Zvenia’s legal work also has drawn scrutiny. In March 1999, the Nevada Supreme Court removed him from a list of non-attorney arbitrators, citing his undisclosed criminal conviction. A State Bar of Nevada investigation found Zvenia had applied to practice in immigration court, claiming to hold a law license issued by the Supreme Court of the Federated States of Micronesia. But the state bar checked with Micronesia, and it could not verify his claims.

Zvenia also told a state bar investigator that he graduated from the Kensington College “School of Law” in California. The college said Zvenia had applied in June 1994 but “never completed enrollment,” according to an exhibit filed with the Nevada Supreme Court order.

Jill Goodridge took a chance on a nonprofit “health care cooperative” sold online by a Native American company called O’NA HealthCare. After paying more than $9,000 in premiums and fees over 13 months, Goodridge says, she could not get O’NA to cover her family’s medical bills. (Shelby Knowles for KHN)

A founder of O’NA HealthCare was Alan Boyer, a Utah musician who said he was a member of the Cherokee Nation. He was born in West Yorkshire, England, and emigrated to the U.S. in 1998, when he was nearly 40 years old.

Boyer was a founder of a British-style brass band in Utah but also dabbled in the holistic healing arts and naturopathic products before his death in December 2018 from cancer at age 59. In one promotional video for O’NA, Boyer, who spoke with a pronounced British accent, said the word O’NA means “new beginnings.”

“One of Alan’s greatest achievements in his later years was acceptance as a sovereign member of the great Cherokee Nation,” reads an online obituary entered into the record in the Maine proceeding.

Maine regulators had their doubts: “It does not appear from the record that any Native Americans have been involved at any time in the establishment, management or operation of O’NA,” reads the state order.

Lisa Hughes, the former CEO of O’NA and a resident of the Salt Lake City area, also raised Maine regulators’ eyebrows. Investigators found Hughes’ online résumé shows more than a decade of experience in rocket engineering and consulting work in Utah. She recently told Maine officials she had been hired at O’NA because of her prior experience in “systems development and cashflow analysis.”

In an affidavit and other legal filings filed in January, Hughes asserted she worked for O’NA for several years “with no or very reduced salary” before the company suspended her in July 2019 amid a corporate power struggle. The next month, O’NA sent her a letter from a law firm accusing her of embezzling $295,000, filings in the Maine investigation show.

In her affidavit, Hughes said O’NA concocted the embezzlement accusations “for purposes of smearing me and making me the scapegoat for O’NA’s legal formation and structure.”

Lessons Learned ― Or Not

In his December order, Cioppa gave the insurer until Jan. 21 to create a $100,000 fund to satisfy any outstanding medical claims. O’NA failed to do so, and now state officials are seeking a $450,000 penalty, though they aren’t optimistic about collecting it.

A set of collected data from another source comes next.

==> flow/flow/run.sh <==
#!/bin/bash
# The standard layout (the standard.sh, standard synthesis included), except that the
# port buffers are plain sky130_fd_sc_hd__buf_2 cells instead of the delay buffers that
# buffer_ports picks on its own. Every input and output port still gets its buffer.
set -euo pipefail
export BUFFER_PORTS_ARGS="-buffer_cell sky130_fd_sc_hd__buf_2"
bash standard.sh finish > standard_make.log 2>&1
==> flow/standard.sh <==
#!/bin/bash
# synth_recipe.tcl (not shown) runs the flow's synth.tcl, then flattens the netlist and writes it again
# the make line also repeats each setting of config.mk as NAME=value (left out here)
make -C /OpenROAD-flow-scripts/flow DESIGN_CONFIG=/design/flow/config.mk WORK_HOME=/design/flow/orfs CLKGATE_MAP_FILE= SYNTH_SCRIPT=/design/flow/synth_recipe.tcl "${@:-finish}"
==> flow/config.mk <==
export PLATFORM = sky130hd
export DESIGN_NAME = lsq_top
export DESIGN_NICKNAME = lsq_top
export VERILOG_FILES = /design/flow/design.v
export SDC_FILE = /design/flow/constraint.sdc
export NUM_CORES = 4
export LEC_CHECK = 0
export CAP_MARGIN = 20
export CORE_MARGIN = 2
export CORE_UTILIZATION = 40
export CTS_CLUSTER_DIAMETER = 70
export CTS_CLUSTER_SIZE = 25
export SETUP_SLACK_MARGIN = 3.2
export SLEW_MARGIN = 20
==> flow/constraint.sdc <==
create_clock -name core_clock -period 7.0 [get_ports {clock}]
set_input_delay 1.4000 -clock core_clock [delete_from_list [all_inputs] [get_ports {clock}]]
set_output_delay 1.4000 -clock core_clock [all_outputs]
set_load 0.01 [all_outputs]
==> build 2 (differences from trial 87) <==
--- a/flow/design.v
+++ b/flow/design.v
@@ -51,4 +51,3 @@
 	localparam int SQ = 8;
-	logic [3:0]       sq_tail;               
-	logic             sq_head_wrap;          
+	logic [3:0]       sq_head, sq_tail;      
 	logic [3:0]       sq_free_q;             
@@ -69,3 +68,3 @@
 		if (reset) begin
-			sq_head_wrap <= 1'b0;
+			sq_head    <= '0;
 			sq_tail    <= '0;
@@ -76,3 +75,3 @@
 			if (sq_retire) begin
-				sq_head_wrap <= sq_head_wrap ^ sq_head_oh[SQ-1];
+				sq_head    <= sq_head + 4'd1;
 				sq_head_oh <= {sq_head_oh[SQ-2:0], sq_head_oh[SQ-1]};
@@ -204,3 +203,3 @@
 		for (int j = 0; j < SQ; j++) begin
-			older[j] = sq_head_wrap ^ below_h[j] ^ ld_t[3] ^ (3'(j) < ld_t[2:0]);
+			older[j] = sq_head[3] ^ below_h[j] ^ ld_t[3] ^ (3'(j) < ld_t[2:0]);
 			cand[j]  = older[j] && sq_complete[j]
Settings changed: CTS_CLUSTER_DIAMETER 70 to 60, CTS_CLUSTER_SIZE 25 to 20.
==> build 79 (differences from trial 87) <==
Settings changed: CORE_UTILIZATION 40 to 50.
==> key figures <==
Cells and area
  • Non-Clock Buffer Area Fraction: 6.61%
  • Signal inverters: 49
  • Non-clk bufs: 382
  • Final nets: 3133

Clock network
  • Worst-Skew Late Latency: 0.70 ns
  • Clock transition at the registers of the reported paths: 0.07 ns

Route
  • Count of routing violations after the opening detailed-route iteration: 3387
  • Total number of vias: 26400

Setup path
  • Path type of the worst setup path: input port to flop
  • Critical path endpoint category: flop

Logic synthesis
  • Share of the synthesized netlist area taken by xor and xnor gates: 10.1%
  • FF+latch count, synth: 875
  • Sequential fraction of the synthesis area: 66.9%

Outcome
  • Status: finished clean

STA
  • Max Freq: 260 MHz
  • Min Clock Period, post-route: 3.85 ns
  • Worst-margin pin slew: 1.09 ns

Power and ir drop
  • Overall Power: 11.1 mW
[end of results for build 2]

Today, O’NA has promised to reinvent itself as a “different type of insurance company,” according to CEO Fay. She said in an affidavit that it is anticipating a capital infusion of as much as $120 million and has $500,000 in reserves in a money market account in a Salt Lake City bank. She also indicated the company would file for a license to legally operate in Maine. So far, that has not happened.

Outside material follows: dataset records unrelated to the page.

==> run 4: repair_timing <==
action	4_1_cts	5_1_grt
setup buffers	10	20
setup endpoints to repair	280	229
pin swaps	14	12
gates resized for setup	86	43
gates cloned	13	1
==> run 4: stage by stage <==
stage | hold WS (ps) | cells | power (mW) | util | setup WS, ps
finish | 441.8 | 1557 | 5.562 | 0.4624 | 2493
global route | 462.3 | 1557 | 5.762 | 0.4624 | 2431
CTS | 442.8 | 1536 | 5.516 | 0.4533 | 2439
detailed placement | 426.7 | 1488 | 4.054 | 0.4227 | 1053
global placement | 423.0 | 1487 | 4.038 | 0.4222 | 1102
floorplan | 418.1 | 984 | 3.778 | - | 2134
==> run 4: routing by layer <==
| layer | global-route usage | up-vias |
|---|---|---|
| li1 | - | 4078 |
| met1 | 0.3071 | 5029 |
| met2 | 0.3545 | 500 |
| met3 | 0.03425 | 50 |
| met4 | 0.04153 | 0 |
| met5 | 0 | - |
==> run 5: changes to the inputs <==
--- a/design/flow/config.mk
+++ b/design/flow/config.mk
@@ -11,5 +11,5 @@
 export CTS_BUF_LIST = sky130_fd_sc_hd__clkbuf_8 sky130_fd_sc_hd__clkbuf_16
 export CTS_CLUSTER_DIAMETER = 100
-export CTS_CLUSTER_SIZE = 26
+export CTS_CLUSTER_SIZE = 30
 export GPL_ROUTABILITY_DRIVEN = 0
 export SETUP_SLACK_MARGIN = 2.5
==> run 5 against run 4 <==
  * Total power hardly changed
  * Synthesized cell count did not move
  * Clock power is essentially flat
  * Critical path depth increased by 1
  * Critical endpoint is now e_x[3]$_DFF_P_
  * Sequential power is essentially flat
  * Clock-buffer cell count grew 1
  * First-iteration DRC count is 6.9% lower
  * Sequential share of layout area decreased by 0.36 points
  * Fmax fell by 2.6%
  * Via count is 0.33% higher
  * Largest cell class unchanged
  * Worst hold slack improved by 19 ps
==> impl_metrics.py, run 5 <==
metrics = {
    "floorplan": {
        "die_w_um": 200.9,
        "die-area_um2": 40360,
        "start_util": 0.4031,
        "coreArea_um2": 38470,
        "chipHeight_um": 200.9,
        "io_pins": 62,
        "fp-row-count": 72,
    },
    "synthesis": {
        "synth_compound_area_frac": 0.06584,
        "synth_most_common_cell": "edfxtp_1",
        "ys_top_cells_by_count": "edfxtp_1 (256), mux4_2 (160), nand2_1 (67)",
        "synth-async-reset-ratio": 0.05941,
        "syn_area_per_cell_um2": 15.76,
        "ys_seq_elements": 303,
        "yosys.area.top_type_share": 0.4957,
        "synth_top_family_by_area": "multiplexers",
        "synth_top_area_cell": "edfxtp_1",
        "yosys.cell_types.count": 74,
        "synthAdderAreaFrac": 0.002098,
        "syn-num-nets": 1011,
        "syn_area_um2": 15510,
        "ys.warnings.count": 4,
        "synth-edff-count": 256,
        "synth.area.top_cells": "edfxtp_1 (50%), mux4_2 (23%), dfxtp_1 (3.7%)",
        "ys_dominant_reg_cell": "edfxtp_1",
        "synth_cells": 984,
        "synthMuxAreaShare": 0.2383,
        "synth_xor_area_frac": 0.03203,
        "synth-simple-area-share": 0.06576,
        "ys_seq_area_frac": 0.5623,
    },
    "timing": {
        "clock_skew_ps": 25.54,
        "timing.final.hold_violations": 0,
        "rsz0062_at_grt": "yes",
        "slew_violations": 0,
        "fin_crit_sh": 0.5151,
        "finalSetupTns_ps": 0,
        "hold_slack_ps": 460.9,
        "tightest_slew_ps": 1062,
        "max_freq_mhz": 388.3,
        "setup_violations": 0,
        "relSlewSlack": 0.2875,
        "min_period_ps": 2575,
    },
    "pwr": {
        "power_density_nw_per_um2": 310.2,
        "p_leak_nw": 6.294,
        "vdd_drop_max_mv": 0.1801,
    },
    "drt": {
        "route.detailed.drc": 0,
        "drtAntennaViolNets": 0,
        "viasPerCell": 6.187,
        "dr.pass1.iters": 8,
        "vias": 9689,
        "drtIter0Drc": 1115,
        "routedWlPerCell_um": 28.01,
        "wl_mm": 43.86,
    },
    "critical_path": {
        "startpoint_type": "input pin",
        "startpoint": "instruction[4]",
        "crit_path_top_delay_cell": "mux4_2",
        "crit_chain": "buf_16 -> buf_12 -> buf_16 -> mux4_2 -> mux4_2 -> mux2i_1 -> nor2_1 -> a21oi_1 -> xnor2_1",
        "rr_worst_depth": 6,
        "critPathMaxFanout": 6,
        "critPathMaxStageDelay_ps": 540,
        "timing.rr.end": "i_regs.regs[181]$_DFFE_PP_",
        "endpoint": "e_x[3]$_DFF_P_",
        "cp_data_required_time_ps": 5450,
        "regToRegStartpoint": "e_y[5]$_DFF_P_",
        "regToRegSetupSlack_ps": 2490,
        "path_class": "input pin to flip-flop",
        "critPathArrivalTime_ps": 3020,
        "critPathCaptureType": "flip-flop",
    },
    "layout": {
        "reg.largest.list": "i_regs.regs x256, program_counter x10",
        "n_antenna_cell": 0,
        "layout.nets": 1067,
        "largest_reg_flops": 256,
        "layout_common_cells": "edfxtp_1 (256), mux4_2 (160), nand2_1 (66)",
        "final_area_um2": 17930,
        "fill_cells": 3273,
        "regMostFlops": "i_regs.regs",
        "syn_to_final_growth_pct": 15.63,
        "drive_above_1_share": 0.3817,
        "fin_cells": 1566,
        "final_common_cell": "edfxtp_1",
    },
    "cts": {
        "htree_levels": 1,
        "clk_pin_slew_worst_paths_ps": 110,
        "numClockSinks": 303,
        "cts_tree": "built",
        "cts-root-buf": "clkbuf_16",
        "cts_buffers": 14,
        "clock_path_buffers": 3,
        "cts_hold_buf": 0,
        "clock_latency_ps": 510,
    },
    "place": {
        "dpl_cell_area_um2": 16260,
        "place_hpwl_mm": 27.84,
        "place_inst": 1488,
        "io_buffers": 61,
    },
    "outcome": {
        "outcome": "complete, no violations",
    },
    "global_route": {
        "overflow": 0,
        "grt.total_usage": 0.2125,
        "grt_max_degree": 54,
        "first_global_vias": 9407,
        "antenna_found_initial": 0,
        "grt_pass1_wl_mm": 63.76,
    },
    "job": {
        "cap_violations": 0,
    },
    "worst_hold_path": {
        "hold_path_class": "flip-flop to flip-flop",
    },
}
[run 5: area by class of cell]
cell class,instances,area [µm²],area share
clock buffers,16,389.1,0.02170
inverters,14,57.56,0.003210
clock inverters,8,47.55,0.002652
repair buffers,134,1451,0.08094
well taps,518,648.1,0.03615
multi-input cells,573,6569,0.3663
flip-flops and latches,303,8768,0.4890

Zvenia is still active online, offering professional and consulting services through Zvenia and Associates in Las Vegas, which says on its Web site that it is a “law firm guided by Benjamin Zvenia, Dr PH, JD.” The site posts a disclaimer: “All Nevada State legal matters are referred out; our lawyers & advocates are not licensed to practice Nevada State law.”

O’NA presents a new wrinkle in an ongoing conflict: The states regulate insurance but the internet allows for nationwide sales, leaving consumers basically on their own.

Goodridge, the Maine consumer who sparked the investigation, said in an interview that she holds little hope of getting any money back. But she has kept other Mainers from the same troubles.

Though O’NA health plans are still available in many states, its website notes that coverage is “not available in Maine.”

Fred Schulte is a Kaiser Health News reporter.